US-Based Opposition Group to Protest Hun Sen in New York

The leader of a U.S.-based group that helped finance the Cambodia National Rescue Party’s 2013 election campaign said Tuesday that it would protest against Prime Minister Hun Sen during his weekend trip to the U.N. in New York by rekindling the opposition party’s “Hun Sen Must Go” protests.

Mr. Hun Sen is scheduled to speak at a U.N. summit on Saturday, and Touch Vibol, the president of the Cambodia National Rescue Foundation, said he organized the rally outside U.N. headquarters to call for it to intervene in Cambodia.

“We want the U.N. to initiate investigations into the alleged human rights crimes committed by the Cambodian ruling party. There are serious abuses of human rights in Cambodia, and everyone knows that,” Mr. Vibol said.

“We also want the U.N. to monitor the 2018 election to make sure they are free and fair. Hun Sen has repeatedly said there will be war if he loses the election, so we urge the U.N. to ensure a peaceful transition of power after the election.”

Yet Mr. Vibol stressed that the Cambodia National Rescue Foundation had no organizational links to the CNRP, despite the similarity of their names and the group’s recycling of the “Hun Sen Must Go” slogan that dominated the CNRP’s 2013 protests.

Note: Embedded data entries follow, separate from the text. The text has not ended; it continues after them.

`src/rtl/pal_line_padder.sv`:
```
// Inserts synthetic blank lines into each PAL field: after a set number of lines past
// field sync, the VDG is frozen and horizontal sync is generated locally.
//
// state | meaning
// IDLE  | pass-through, waiting for a field sync edge
// COUNT | counting HSb falling edges after field sync
// PAD   | VDG frozen, synthetic lines with local sync pulses
module pal_line_padder #(
  parameter int LINE_CLKS  = 228,
  parameter int SYNC_CLKS  = 17,
  parameter int SKIP_LINES = 24,
  parameter int PAD_LINES  = 25
) (
  input  logic VCLK,
  input  logic RST,
  input  logic Format,
  input  logic HSb,
  input  logic FSb,
  output logic NHSb,
  output logic CLKEN,
  output logic LUMAC,
  output logic LPulse,
  output logic PADDING,
  output logic PAD_DONE
);

  typedef enum logic [1:0] {IDLE, COUNT, PAD} state_t;

  localparam int TW = $clog2(LINE_CLKS);
  localparam int PW = (PAD_LINES > 1) ? $clog2(PAD_LINES) : 1;
  localparam int LW = (SKIP_LINES > 1) ? $clog2(SKIP_LINES) : 1;

  state_t        state;
  logic [2:0]    hs_sync;
  logic [2:0]    fs_sync;
  logic [TW-1:0] timer;
  logic [PW-1:0] pad_cnt;
  logic [LW-1:0] line_cnt;
  logic          done_pend;
  logic          hs_fall;
  logic          fs_fall;
  logic          pad_active;
  logic          sync_low;

  assign hs_fall    = hs_sync[2] & ~hs_sync[1];
  assign fs_fall    = fs_sync[2] & ~fs_sync[1];
  // Format and a new field both end padding on the very next output update.
  assign pad_active = (state == PAD) && !Format && !fs_fall;
  assign sync_low   = pad_active && (timer < TW'(SYNC_CLKS));

  always_ff @(posedge VCLK or posedge RST) begin
    if (RST) begin
      hs_sync <= '1;
      fs_sync <= '1;
    end else begin
      hs_sync <= {hs_sync[1:0], HSb};
      fs_sync <= {fs_sync[1:0], FSb};
    end
  end

  always_ff @(posedge VCLK or posedge RST) begin
    if (RST) begin
      state     <= IDLE;
      timer     <= '0;
      pad_cnt   <= '0;
      line_cnt  <= '0;
      done_pend <= 1'b0;
    end else begin
      done_pend <= 1'b0;
      if (Format) begin
        state <= IDLE;
      end else if (fs_fall) begin
        state    <= (SKIP_LINES == 0) ? PAD : COUNT;
        line_cnt <= '0;
        timer    <= '0;
        pad_cnt  <= '0;
      end else begin
        case (state)
          COUNT: begin
            if (hs_fall) begin
              if (line_cnt == LW'(SKIP_LINES - 1)) begin
                state   <= PAD;
                timer   <= '0;
                pad_cnt <= '0;
              end else begin
                line_cnt <= line_cnt + 1'b1;
              end
            end
          end
          PAD: begin
            if (timer == TW'(LINE_CLKS - 1)) begin
              timer <= '0;
              if (pad_cnt == PW'(PAD_LINES - 1)) begin
                state     <= IDLE;
                pad_cnt   <= '0;
                done_pend <= 1'b1;
              end else begin
                pad_cnt <= pad_cnt + 1'b1;
              end
            end else begin
              timer <= timer + 1'b1;
            end
          end
          default: ;
        endcase
      end
    end
  end

  // Outputs trail the state by one register so PAD_DONE lands right after PADDING falls.
  always_ff @(posedge VCLK or posedge RST) begin
    if (RST) begin
      NHSb     <= 1'b1;
      CLKEN    <= 1'b1;
      LUMAC    <= 1'b0;
      LPulse   <= 1'b0;
      PADDING  <= 1'b0;
      PAD_DONE <= 1'b0;
    end else begin
      PADDING  <= pad_active;
      CLKEN    <= !pad_active;
      LUMAC    <= pad_active;
      LPulse   <= sync_low;
      NHSb     <= pad_active ? !sync_low : hs_sync[1];
      PAD_DONE <= done_pend;
    end
  end

endmodule

```
`config.mk`:
```
export PLATFORM = sky130hd
export DESIGN_NAME = pal_line_padder
export DESIGN_NICKNAME = d
export VERILOG_FILES = /design/src/rtl/pal_line_padder.sv
export SDC_FILE = /design/constraint.sdc
export NUM_CORES = 1
export LEC_CHECK = 0
export BUFFER_PORTS_ARGS = -buffer_cell sky130_fd_sc_hd__buf_2
export CAP_MARGIN = 20
export CORE_UTILIZATION = 30
export CTS_CLUSTER_SIZE = 16
export DETAILED_ROUTE_END_ITERATION = 12
export GPL_ROUTABILITY_DRIVEN = 0
export GPL_TIMING_DRIVEN = 0
export PLACE_DENSITY = 0.49
export SLEW_MARGIN = 20
export SYNTH_ARGS = -nofsm -noshare
export SYNTH_HDL_FRONTEND = slang
export SYNTH_SLANG_ARGS = --single-unit
```
`constraint.sdc`:
```
create_clock -name VCLK -period 2.9 [get_ports VCLK]
set_input_delay 0.725 -clock VCLK [delete_from_list [all_inputs] [get_ports VCLK]]
set_output_delay 0.725 -clock VCLK [all_outputs]
set_load 0.05 [all_outputs]
```
==> results of run 1 <==
-- where the power goes --
group / leakage, nW / internal (mW) / switching [mW]
Clock: 0.0510 / 0.189 / 0.160
Combinational: 0.321 / 0.0312 / 0.0708
Sequential: 0.417 / 0.468 / 0.0123
-- logic make-up after synthesis --
kind of cell / share of synthesized area [%]
adder cells (fa/ha/maj): 5.52
AND/OR/NAND/NOR: 23.4
flip-flops: 51.1
buffers and inverters: 4.34
AO/OA/AOI/OAI: 13.4
XOR/XNOR: 2.21
-- through the flow --
step	setup slack, ps	hold WS [ps]	area [um2]
finish	788	354	1810
global route	624	356	1810
CTS	782	356	1810
detailed placement	800	341	1720
global placement	852	336	1720
floorplan	981	331	1590
-- worst max path at each step --
stage / slack [ps] / start / end / cells past startpoint
2_1_floorplan: 980 / state[1]$_DFFE_PP0P_ / pad_cnt[3]$_DFFE_PP0P_ / 8
3_3_place_gp: 850 / state[1]$_DFFE_PP0P_ / pad_cnt[3]$_DFFE_PP0P_ / 8
3_5_place_dp: 800 / state[1]$_DFFE_PP0P_ / pad_cnt[3]$_DFFE_PP0P_ / 8
4_1_cts: 780 / state[1]$_DFFE_PP0P_ / pad_cnt[3]$_DFFE_PP0P_ / 8
5_1_grt: 620 / state[1]$_DFFE_PP0P_ / pad_cnt[3]$_DFFE_PP0P_ / 8
6_report: 790 / state[1]$_DFFE_PP0P_ / pad_cnt[3]$_DFFE_PP0P_ / 8
-- final cells by class --
class / count / area [um2]
buffer: 5 / 23.8
clock buffer: 6 / 82.6
clock inverter: 2 / 10.0
fill: 531 / 3300
inverter: 12 / 45.0
multi-input combinational: 108 / 706
sequential: 32 / 811
tap: 70 / 87.6
timing repair buffer: 9 / 45.0
-- worst max-delay path: stages, from the launching register on --
cell	delay [ps]
dfrtp_1	380
inv_1	80
ha_1	180
and3b_1	160
buf_2	170
a221oi_4	130
or3_4	430
or2_4	280
o31ai_2	210
-- synthesized netlist by cell type (all sizes together), types with 2 or more instances --
cell and count:
dfrtp 24, o21ai 17, nor2 13, inv 12, nand2 12, dfstp 8, nand3 8, ha 7
nand4 6, a21oi 5, xnor2 4, clkbuf 3, nand2b 3, nor3 3, or3 3, a21o 2
and2b 2, and3b 2, and4b 2, buf 2, nor2b 2, nor4 2, nor4b 2, o31ai 2
-- routing by layer --
layer  vias to the layer above  GRT usage [%]  wire (um)
met1                       581           16.9       1510
met5                         -              0          0
li1                        580              -          -
met2                        28           20.9       1440
met4                         0           3.77         23
met3                         5           4.02        116
-- registers in the layout, indices dropped and copies added (netlist names) --
register,flops
PAD_DONE,1
NHSb,1
CLKEN,1
done_pend,1
pad_cnt,5
hs_sync,3
state,2
timer,8
LPulse,1
line_cnt,5
fs_sync,3
PADDING,1
==> key figures, run 1 <==
Status
  • Status: completed

Worst hold path
  • Worst Hold Launch: done_pend$_DFF_PP0_
  • WHS Endpoint: PAD_DONE$_DFF_PP0_
  • Hold Path Class: reg2reg
  • WHS Path Cells: 0

Setup path
  • Kind of critical path: reg2reg
  • CP Capture Type: flip-flop
  • Worst r2r src: state[1]$_DFFE_PP0P_
  • Crit path DAT: 2300 ps
  • Critical path fanouts, max: 10
  • Register-to-Register Path Depth: 8
  • Startpoint types: flip-flop
  • R2r setup slk: 790 ps
  • FF-to-FF End: pad_cnt[3]$_DFFE_PP0P_
  • Worst EP required: 3090 ps

Clock network
  • CTS Root Cell: clkbuf_8
  • Clock Path Buffers: 2
  • Post-CTS setup buffers: 0
  • CTS tree: done
  • Clock Sinks: 32
  • Clk pin slew, worst setup/hold paths: 70 ps
  • CTS buffer count: 5
  • H-tree depth: 2
  • Clk_lat worst skew: 280 ps
  • CTS Hold Bufs: 0
  • Post-CTS sizing: 0

Floorplanning
  • Die width: 74.7 um
  • Die ar.: 5580 um2
  • # rows: 26
  • DIE HEIGHT: 74.7 um
  • Io pins: 11
  • Core Region: 5110 um2
  • Starting Density: 31.0%

Synthesis
  • Netlist cell types: 40
  • Synth warn: 0
  • Area fraction of the dominant cell type after synthesis: 37.9%
  • Synthesized instance count: 157
  • Syn Area/Cell: 10.1 um2
  • Asr flop ratio synth: 100%
  • #FFs+latches synth: 32
  • Part of the Yosys area used for sequential elements: 51.1%
  • Post-synth EDFFs: 0
  • Post-synth top area cell: dfrtp_1
  • Top post-synthesis cells by area: dfrtp_1 38%, dfstp_2 13%, ha_1 5.5%
  • Synth Cell Area: 1590 um2
  • Top FF cell, synth: dfrtp_1
  • Synth Net Count: 169

Global routing
  • Vias in the first global route: 1136
  • Largest net degree at the start of global routing: 33
  • Initial antenna violation count: 0
  • First-pass GRT wire length: 5350 um
  • Tot GR Track Use: 13.0%
  • Gr ovfl total: 0

Routing
  • Via Count: 1194
  • First drt pass iteration count: 4
  • Drt wl/cell: 12.7 um
  • Post-route ant nets: 0
  • First DRT Iteration DRCs: 55
  • Vias per cell: 4.89
  • WL final: 3090 um
  • # DRC: 0

Place
  • I/O Buffers: 9
  • Placed cells: 236
  • Post-DP HPWL: 2250 um

STA
  • RSZ-0062 raised after global routing: no
  • Slew Viols, Final: 0
  • Fin crit period: 2110 ps
  • Hold Vio Cnt, Final: 0
  • Final Setup Violations: 0
  • Max Fclk: 0.474 GHz
  • Setup Skew: 6.93 ps
  • Slew Limit Headroom: 54.6%
  • TNS Setup: 0 ps
  • Least-Margin Pin Slew: 676 ps
  • Fin crit share: 72.8%

Power and ir drop
  • Maximum vdd drop: 0.225 mV
  • Tot Pwr: 0.931 mW
  • Pleak: 0.789 nW
  • P per Cell Area: 514 nW/um2

Run
  • Max-cap check violation count: 0

Cells and area
  • Commonest non-fill, non-tap cell in the layout: dfrtp_1
  • Share of layout cells above drive strength 1: 20.1%
  • Layout Cells excl Fill: 244
  • Number of antenna diodes: 0
  • # nets final: 185
  • Post-layout util: 35.4%
  • Area grow syn2layout: 14.2%
  • Most frequent cells in the layout: 24 x dfrtp_1, 17 x o21ai_0, 13 x nor2_1
Power figures use the tool's default switching activity.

“In 2012 and 2013, we raised funds to help democracy in Cambodia. Back then, it was a movement to support [CNRP leaders] Kem Sokha and Sam Rainsy to support democracy. This protest is not organized by them,” Mr. Vibol said.

CPP spokesman Sok Eysan said it was not the first time Cambodian-Americans had protested against Mr. Hun Sen during one of his trips to the U.N., and that the turnout for such events tended to be low.

“They are formerly from the Khmer Republic of Lon Nol, so they have maintained their anger against the CPP,” Mr. Eysan said. “It is nothing strange, since brothers and sisters abroad do not know about Cambodia’s present internal situation well.”

Mr. Vibol denied that his group was made up of ex-Lon Nol officials.

“It’s not true. We are just Cambodian-Americans. Most of us are the younger generation and we are coming out to express our concerns about human rights in Cambodia,” he said.

Opposition leader Sam Rainsy said that even if the Cambodia National Rescue Foundation had provided money to the CNRP in the 2013 election, it no longer funded the party. He said if the organization held an anti-Hun Sen rally it would have no impact on his present rapprochement with the premier.

“The Cambodian National Rescue Foundation is totally different to the Cambodian National Rescue Party. There has been confusion in the past,” Mr. Rainsy said. “The CNRP does not get money from that organization. We have no links.

“They live in a democratic country, in the U.S., so they can do whatever they want within U.S. law. Some of them are CNRP supporters, but we have countless supporters and cannot dictate things to them, especially when they are abroad.”